Now let’s talk about your next colleague—the SEO expert.
Search engine optimization (SEO) seems like one of those elements of digital marketing that many healthcare marketers are only vaguely familiar with. And understandably so—SEO is a moving target. Just when you get all your tags, headers and keywords in order, the rules change
But, SEO is not something that healthcare organizations can dismiss as a “maybe next fiscal year” thing. Patients are depending on search engines for healthcare decisions.
If SEO is not top of mind, then your healthcare organization will not be at the top of the search engine rankings. That means the patients actively looking for you will not find you. It also means that patients in your service area who are looking for say, an obstetrician, may not find the ones at your hospital.
The point: Get an SEO expert on your team. Hire someone or put an SEO agency on speed dial.
But let’s pretend your service area’s population really is not online. Here, then is the question: How much longer do you think that’ll be true?
“But We Don’t Have The Budget.”
Getting more patients would probably help your healthcare organization’s finances, right? That’s what SEO aims to do—draw in patients who are looking for you.
This objection is usually more about being oblivious than being financially strapped. It’s not that the budget isn’t there, it’s that many healthcare leaders are not sold on SEO as a tactic to increase patient volume.
“But Our Rock Star Doctors Get New Patients Through Word Of Mouth.”
Word of mouth may create the awareness, but for some prospective patients, that’s not enough. Their next step will likely be to search for Dr. Rock Star on Google. If the choice is between a recommended doctor who has a great online presence or one who doesn’t, guess who wins?
Jeff Orr’s team at Novant Health, based in North Carolina, took a bold step: They decided to bring on an in-house SEO expert. Nearly 4 years ago, Novant Health formed a digital marketing group that combined team members from the marketing and IT departments, including programmers, web strategists and videographers. In December 2013, Novant Health added a full-time SEO specialist.
Here’s why Jeff Orr, Director of Novant Health’s Web Center, invested in an SEO specialist:
What Prompted The Move To Focus On Search Engine Optimization?
We manage about 200 web properties, including mobile apps and websites for the physician practices and the hospitals.

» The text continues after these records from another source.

What follows belongs to an exercise in optimizing a design on an open flow for small area; a production flow would make more cautious choices. The RTL was checked by simulation tests, not by an equivalence proof against the original design. Power is estimated from default activity; no workload was simulated.

===== flow/design.v =====
module apg_counter (
    input  wire [23:0] v,       
    input  wire [2:0]  act,     
    input  wire [23:0] vmax,    
    output reg  [23:0] v_next,
    output reg         wrap
);
    always @(*) begin
        v_next = v;
        wrap   = 1'b0;
        case (act)
            3'd1: begin
                if (v >= vmax) begin
                    v_next = 24'd0;
                    wrap   = 1'b1;
                end else begin
                    v_next = v + 24'd1;
                end
            end
            3'd2: begin
                if (v == 24'd0 || v > vmax) begin
                    v_next = vmax;
                    wrap   = 1'b1;
                end else begin
                    v_next = v - 24'd1;
                end
            end
            3'd3: v_next = 24'd0;
            3'd4: v_next = vmax;
            default: v_next = v;
        endcase
    end
endmodule
module apg (
    input  wire        clk,
    input  wire        rst,         
    input  wire        launch,      
    input  wire        vec,         
    input  wire        ld,          
    input  wire [4:0]  ld_idx,      
    input  wire [23:0] ld_data,     
    input  wire        op_en,       
    input  wire        op_adv,      
    input  wire [7:0]  op_code,     
    output wire [15:0] lanes,       
    output wire [47:0] sa,          
    output wire [15:0] data         
);
    reg [23:0]  x, y, xmax, ymax;
    reg [1:0]   bg;                 
    reg         inv;                
    reg [3:0]   width;              
    reg [15:0]  seed;               
    reg [7:0]   defop;              
    reg [287:0] scr;                
    reg [111:0] map;                
    wire [7:0]  op = op_adv ? defop : op_code;
    wire [23:0] x_next, y_next;
    wire        x_wrap, y_wrap;
    apg_counter u_xctr (.v(x), .act(op[2:0]), .vmax(xmax), .v_next(x_next), .wrap(x_wrap));
    apg_counter u_yctr (.v(y), .act(op[5:3]), .vmax(ymax), .v_next(y_next), .wrap(y_wrap));
    wire ld_x = ld && ld_idx == 5'h00;
    wire ld_y = ld && ld_idx == 5'h01;
    wire x_step = op_en && !ld_x;
    wire y_step = op_en && !ld_y && (!op[6] || (x_wrap && !ld_x));
    always @(posedge clk) begin
        if (rst) begin
            x     <= 24'h000000;
            y     <= 24'h000000;
            xmax  <= 24'hFFFFFF;
            ymax  <= 24'hFFFFFF;
            bg    <= 2'd0;
            inv   <= 1'b0;
            width <= 4'hF;
            seed  <= 16'h0000;
            defop <= 8'h00;
        end else if (launch) begin
            x   <= 24'h000000;
            y   <= 24'h000000;
            inv <= 1'b0;
        end else if (vec) begin
            if (x_step)
                x <= x_next;
            if (y_step)
                y <= y_next;
            if (op_en && op[7])
                inv <= ~inv;
            if (ld) begin
                case (ld_idx)
                    5'h00: x     <= ld_data;
                    5'h01: y     <= ld_data;
                    5'h02: xmax  <= ld_data;
                    5'h03: ymax  <= ld_data;
                    5'h05: begin
                        bg    <= ld_data[1:0];
                        inv   <= ld_data[2];
                        width <= ld_data[7:4];
                    end
                    5'h06: seed  <= ld_data[15:0];
                    5'h07: defop <= ld_data[7:0];
                    default: ;
                endcase
            end
        end
    end
    wire ld_any = !launch && vec && ld;
    genvar k;
    generate
        for (k = 0; k < 12; k = k + 1) begin : g_scr_reg
            always @(posedge clk) begin
                if (rst)
                    scr[24*k +: 24] <= (4*k) | ((4*k+1) << 6) | ((4*k+2) << 12) | ((4*k+3) << 18);   
                else if (ld_any && ld_idx == 5'h08 + k)
                    scr[24*k +: 24] <= ld_data;
            end
        end
        for (k = 0; k < 5; k = k + 1) begin : g_map_reg
            always @(posedge clk) begin
                if (rst)
                    map[21*k +: 21] <= {7'd64, 7'd64, 7'd64};                       
                else if (ld_any && ld_idx == 5'h18 + k)
                    map[21*k +: 21] <= ld_data[20:0];
            end
        end
    endgenerate
    always @(posedge clk) begin
        if (rst)
            map[105 +: 7] <= 7'd64;
        else if (ld_any && ld_idx == 5'h1D)
            map[105 +: 7] <= ld_data[6:0];
    end
    wire [47:0] addr = {y, x};      
    generate
        for (k = 0; k < 48; k = k + 1) begin : g_scr
            wire [5:0] e = scr[6*k +: 6];
            assign sa[k] = (e < 6'd48) ? addr[e] : 1'b0;
        end
    endgenerate
    reg        b;
    always @(*) begin
        case (bg)
            2'd0: b = 1'b0;             
            2'd1: b = x[0] ^ y[0];      
            2'd2: b = y[0];             
            default: b = x[0];          
        endcase
    end
    wire [16:0] mask = (17'd1 << (width + 5'd1)) - 17'd1;
    assign data = (seed ^ {16{b}} ^ {16{inv}}) & mask[15:0];
    generate
        for (k = 0; k < 16; k = k + 1) begin : g_lane
            wire [6:0] s = map[7*k +: 7];
            assign lanes[k] = (s < 7'd48) ? sa[s[5:0]] :
                              (s < 7'd64) ? data[s[3:0]] :
                              (s == 7'd65);
        end
    endgenerate
endmodule

===== flow/run.sh =====
#!/bin/bash
# synth_recipe.tcl (not shown) runs the flow's synth.tcl, then flattens the netlist and writes it again
# the make line also repeats each setting of config.mk as NAME=value (left out here)
make -C /OpenROAD-flow-scripts/flow DESIGN_CONFIG=/design/flow/config.mk WORK_HOME=/design/flow/orfs CLKGATE_MAP_FILE= SYNTH_SCRIPT=/design/flow/synth_recipe.tcl finish

===== flow/config.mk =====
export PLATFORM = sky130hd
export DESIGN_NAME = apg
export DESIGN_NICKNAME = apg
export VERILOG_FILES = /design/flow/design.v
export SDC_FILE = /design/flow/constraint.sdc
export NUM_CORES = 4
export LEC_CHECK = 0
export CAP_MARGIN = 20
export CORE_MARGIN = 2
export CORE_UTILIZATION = 40
export SETUP_SLACK_MARGIN = 0.2
export SLEW_MARGIN = 20

===== flow/constraint.sdc =====
create_clock -name core_clock -period 7.5 [get_ports {clk}]
set_input_delay 1.5000 -clock core_clock [delete_from_list [all_inputs] [get_ports {clk}]]
set_output_delay 1.5000 -clock core_clock [all_outputs]
set_load 0.01 [all_outputs]

==> results.txt <==
[layout make-up]
type / count / area share [%]
antenna: 8 / 0.0336
inverter: 171 / 1.08
clock inverter: 31 / 0.805
clock buffer: 89 / 3.14
sequential: 527 / 17.9
tap: 1781 / 3.74
multi-input combinational: 4636 / 67.2
timing repair buffer: 444 / 6.19
[cells by family (layout without fill, tap and decap cells)]
logic type / count (synthesis) / count (layout)
other cells: 1 / 9
flops: 527 / 527
compound gates: 1244 / 1244
mux: 1055 / 1055
buf+inv: 1047 / 735
fa+ha+maj: 55 / 55
xor+xnor: 65 / 65
simple gates: 2216 / 2216
[stage by stage]
| stage | area, um^2 | hold WS [ns] |
|---|---|---|
| floorplan | 54300 | 0.431 |
| global placement | 57000 | 0.435 |
| detailed placement | 57100 | 0.444 |
| CTS | 59400 | 0.454 |
| global route | 59500 | 0.462 |
| finish | 59600 | 0.451 |
[final timing paths]
| path | startpoint | end | cells past startpoint |
|---|---|---|---|
| worst min register to register | map[21] | map[21] | 2 |
| worst min-delay path | map[21] | map[21] | 2 |
| worst max register to register | x[2] | y[8] | 10 |
| worst max-delay path | x[10] | lanes[14] | 13 |
[power by group through the flow]
stage | Combinational, W | Clock [W] | Sequential, W
after floorplan | 0.000584 | 0 | 0.00289
after CTS | 0.000967 | 0.00360 | 0.00290
after global routing | 0.00103 | 0.00369 | 0.00290
final | 0.00102 | 0.00359 | 0.00291
after detailed placement | 0.000964 | 0 | 0.00296
after global placement | 0.000959 | 0 | 0.00296
[Yosys cell counts, drive strengths merged (38+ instances only)]
cell / n / area (um^2)
inv: 164 / 616
nand3: 130 / 651
o211ai: 50 / 375
a21oi: 404 / 2020
clkbuf: 723 / 2710
nor2b: 90 / 563
a211o: 76 / 666
o21ai: 123 / 616
ha: 55 / 688
nor2: 347 / 1300
dfxtp: 527 / 10600
nand4: 46 / 288
a22oi: 102 / 766
a211oi: 42 / 315
nand2b: 50 / 313
mux2i: 317 / 3170
buf: 153 / 649
a31oi: 38 / 238
o221ai: 71 / 622
o22ai: 49 / 307
and3: 39 / 244
mux2: 52 / 586
nand3b: 178 / 1340
mux4: 686 / 15500
nor3: 83 / 415
nand2: 1039 / 3900
[routing by layer]
layer  track usage (%)  part of all wire (%)  vias up
met5                 0                 0.013        -
met4              25.2                   8.3        4
met3              11.5                    15     1124
met2              50.8                    41     4725
met1              46.7                    36    27000
li1                  -                     -    22500
[registers in the layout, indices dropped and copies added (netlist names)]
register and count:
scr 288, ymax 24, defop 8, xmax 24, bg 2, inv 1, seed 16, width 4
map 112, y 24, x 24
[placed cells by master (no fill, tap or decap), types with 44 or more instances in the layout]
cell                              Yosys  layout
sky130_fd_sc_hd__inv_1              162     162
sky130_fd_sc_hd__a21oi_1            404     404
sky130_fd_sc_hd__nand2b_1            50      50
sky130_fd_sc_hd__nor2b_1             90      90
sky130_fd_sc_hd__o211ai_1            50      50
sky130_fd_sc_hd__a22oi_1            102     102
sky130_fd_sc_hd__buf_4                5     307
sky130_fd_sc_hd__dfxtp_1            527     475
sky130_fd_sc_hd__nand3b_1           178     178
sky130_fd_sc_hd__a211o_1             76      75
sky130_fd_sc_hd__nor2_1             347     336
sky130_fd_sc_hd__o22ai_1             49      48
sky130_fd_sc_hd__o21ai_0            118     115
sky130_fd_sc_hd__o221ai_1            71      70
sky130_fd_sc_hd__clkdlybuf4s50_1      0     100
sky130_fd_sc_hd__ha_1                55      55
sky130_fd_sc_hd__mux2_2              52      52
sky130_fd_sc_hd__nand3_1            130     127
sky130_fd_sc_hd__nand2_1           1038    1036
sky130_fd_sc_hd__mux4_2             678     678
sky130_fd_sc_hd__dfxtp_2              0      44
sky130_fd_sc_hd__clkbuf_16            0      68
sky130_fd_sc_hd__nor3_1              83      82
sky130_fd_sc_hd__nand4_1             46      46
sky130_fd_sc_hd__mux2i_1            317     317
[repair_timing]
action / in CTS / in global routing
pin swaps: 0 / 0
setup endpoints to repair: 2 / 5
gates resized for setup: 2 / 11
hold buffers: 0 / 0
setup buffers: 0 / 0
[worst register-to-register path, cell delays in order, from the launching register on]
cell	delay (ns)
sky130_fd_sc_hd__dfxtp_2	0.51
sky130_fd_sc_hd__buf_4	0.31
sky130_fd_sc_hd__buf_4	0.21
sky130_fd_sc_hd__or4_1	0.62
sky130_fd_sc_hd__nor3_1	0.55
sky130_fd_sc_hd__nand3_1	0.16
sky130_fd_sc_hd__and4_1	0.31
sky130_fd_sc_hd__nor4_1	0.48
sky130_fd_sc_hd__o31a_1	0.90
sky130_fd_sc_hd__o221ai_1	0.26
sky130_fd_sc_hd__nor2_1	0.28
==> summary.md <==
| Metric | Value |
|---|---|
| Outcome | complete, no violations |
| Cell at the root of the clock tree | sky130_fd_sc_hd__clkbuf_16 |
| DRC violation count after routing | 0 |
| Post-DP HPWL | 163000 um |
| Yosys synthesis warning count | 2 |
| Worst min path class | flip-flop to flip-flop |
| Clock network fraction of total power | 47.8% |
| Flops & latches, synth | 527 |
| Storage element area | 0.0106 mm^2 |
| Slew at the pin closest to its max-slew limit | 1.27 ns |
| Die span in x | 373 um |
| Count of routing violations after the opening detailed-route iteration | 9673 |
| Most used DFF post-synth | sky130_fd_sc_hd__dfxtp_1 |
| Global Route Usage Sum | 36.1% |
| Number of buffer and inverter stages on the critical path | 3 |
| Gate Count Post-Synth | 6210 |
| Vias | 55400 |
| # nets final | 5946 |
| Antenna violations before repair | 11 |
| Register-to-register path setup slack | 2.80 ns |
| Portion of netlist area occupied by mux cells | 35.4% |
| Cell internal pwr | 0.00529 W |
| Xor/xnor share of the synthesized area | 1.43% |
| Critical Path, Cell by Cell | buf_4 > mux4_2 > mux2i_1 > a2111oi_0 > a211o_1 > buf_4 > nor2_1 > a211oi_1 > a2111oi_0 > a211oi_1 > o21ai_0 > a22oi_1 > clkdlybuf4s50_1 |
| Number of levels the H-tree was split into | 3 |
| Die ar. | 0.139 mm^2 |
| Largest buffer count on any clock path | 3 |
| Sequential element share of the synthesized area | 19.4% |
| Final std cells w/o fill | 7687 |
| Count of endpoints failing hold in the final timing report | 0 |
| Routed vias/inst | 7.20 |
| Per-cell routed wire length | 33.4 um |
| Number of antenna-violating nets in the routed design | 0 |
| Place WS | 0.829 ns |
| Worst-path cell with the longest stage delay | sky130_fd_sc_hd__dfxtp_2 |
| Total negative setup slack | 0 ns |
| Proportion of register bits with asynchronous set or reset after synthesis | 0% |
| Worst relative slew slack | 15.1% |
| Number of global-route vias before repair | 51500 |
| FILL cells | 13000 |
| Largest net degree at the start of global routing | 148 |
| Basic-gate share of the synthesized area counting and, or, nand and nor cells | 19.5% |
| Setup Skew | 0.0472 ns |
| Power share of the sequential group | 38.7% |
| Arrival time reported for the critical path endpoint | 5.83 ns |
| Startpoint Class | flip-flop |
| Kind of end point of the critical path | output pin |
| Post-route clock period utilization | 97.7% |
| Setup repair after global routing missed its margin | yes |
| Number of nets produced by synthesis | 6309 |
| Number of enable flip-flop cells after synthesis | 0 |
| Clock tree from TritonCTS | built |
| Leakage power | 21.2 nW |
| Adder and majority cell fraction of the synthesized area | 1.27% |
| First-pass iteration count of the detailed router | 7 |
| Final core occ | 44.1% |
| Tot Pwr | 0.00751 W |
| Placed Cells incl. Taps | 7555 |
| Switching power | 0.00222 W |
| Initial standard-cell utilization of the core | 40.2% |
| Combined area of the multi-input logic cells | 0.0400 mm^2 |
| Relative contribution of combinational cells to total power | 13.5% |
| Clock-pin slew of the registers on the worst-case setup and hold paths | 0.06 ns |
| Sink count of the clock tree | 527 |
| Layout area overhead | 9.64% |
| Standard cell core area | 0.135 mm^2 |
| Cell variety after synth | 93 |
| Maximum fanout along the worst path | 35 |
| Fin crit period | 7.33 ns |
| Main combinational cell family by area after synthesis | multiplexers |
| Ratio of total power to cell area | 126 mW/mm^2 |
| Setup-failing EPs final | 0 |
| Number of max-cap violations | 0 |
| Post-synthesis compound-gate area fraction | 15.6% |
| Vertical extent of the die | 373 um |
| Count of buffers inserted at the top-level ports | 123 |
| Switching portion of total power | 29.6% |
| Crit Path Category | flip-flop to output pin |
| Routed wire length | 257000 um |
| GRT Residual Overflow | 0 |
| Required time of the critical path | 6.00 ns |
| Number of rows created at floorplan | 135 |
| CTS buffer count | 67 |
| Average cell area after synthesis | 8.75 um^2 |
| Wire length of the first global-routing pass | 367000 um |
| Slew Viols, Final | 0 |
| Source-to-sink clock delay at the later pin of the worst-skew pair | 0.70 ns |
| Smallest setup slack after layout | 0.170 ns |
| Maximum vdd ir drop | 0.179 mV |
| Fraction of final layout cells with drive strength greater than 1 | 22.3% |
| Maximum clock frequency | 136 MHz |
| Mapped Area | 0.0543 mm^2 |
| I/O pin count | 124 |
| Category of cells accounting for the largest share of critical-path delay | compound AO/OA/AOI/OAI gates |
| Delay of the slowest cell on the worst path | 0.90 ns |
| Weighted congestion at the end of routability-driven global placement | 1.01 |

port drivers added, routing unchanged:
The flow's constraints put no driver on any port. The routed layout listed below was extracted and timed again, unchanged, in two steps.
Step 1 (the two cells are an assumption about what drives the block):
set clk [get_ports {clk}]
set_driving_cell -lib_cell sky130_fd_sc_hd__clkbuf_16 $clk
set_driving_cell -lib_cell sky130_fd_sc_hd__buf_2 [delete_from_list [all_inputs] $clk]
Step 2 adds t to the input delays and takes it off the output delays; t is the mean of the earliest and latest rising clock arrival at the registers after step 1. Input paths then give back, and output paths get back, about the clock's delay inside the block.
Three values: no drivers, after step 1, after step 2; two values: the first two.
t, ns: 0.758
setup WS [ns]: 0.170 / 0.091 / 0.849
hold WS [ns]: 0.451 / 0.451 / 0.451
After both steps this run still meets setup and hold. For this run, drivers alone change the setup slack by -0.079 ns; drivers and shift together by +0.679 ns.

Visitors no longer start at the websites’ home pages. They enter at the site’s most relevant landing pages. Focusing on optimizing those pages for search and connecting what we call the Google Continuum—analytics, webmaster tools, Google+, maps, YouTube and others—creates the whole picture from a search perspective.
We have an agency with SEO capabilities, but we only use them for search engine marketing (SEM). Most agencies come in, look at the website and make recommendations.
They don’t look at our analytics and understand the nuances of the organization well enough to build a strategy specifically for our digital footprint.
Also, with mobile usage and voice activation, we realized if we weren’t ahead of the curve, then we’d be playing catch up.
And Staying Ahead Of The Curve Meant Bringing SEO In-house?
Yes. We’re doing a phased approach. We needed someone to help shore us up on metadata, tags and titles. Link building is secondary. We want to make sure credible organizations are using our information.
When Writing This Job Description, What Kind Of Experience Were You Looking For?
We really wanted someone who’s worked in a challenging industry, where you have to work hard to get yourself noticed online. Our new SEO specialist comes from a motorcycle accessories company.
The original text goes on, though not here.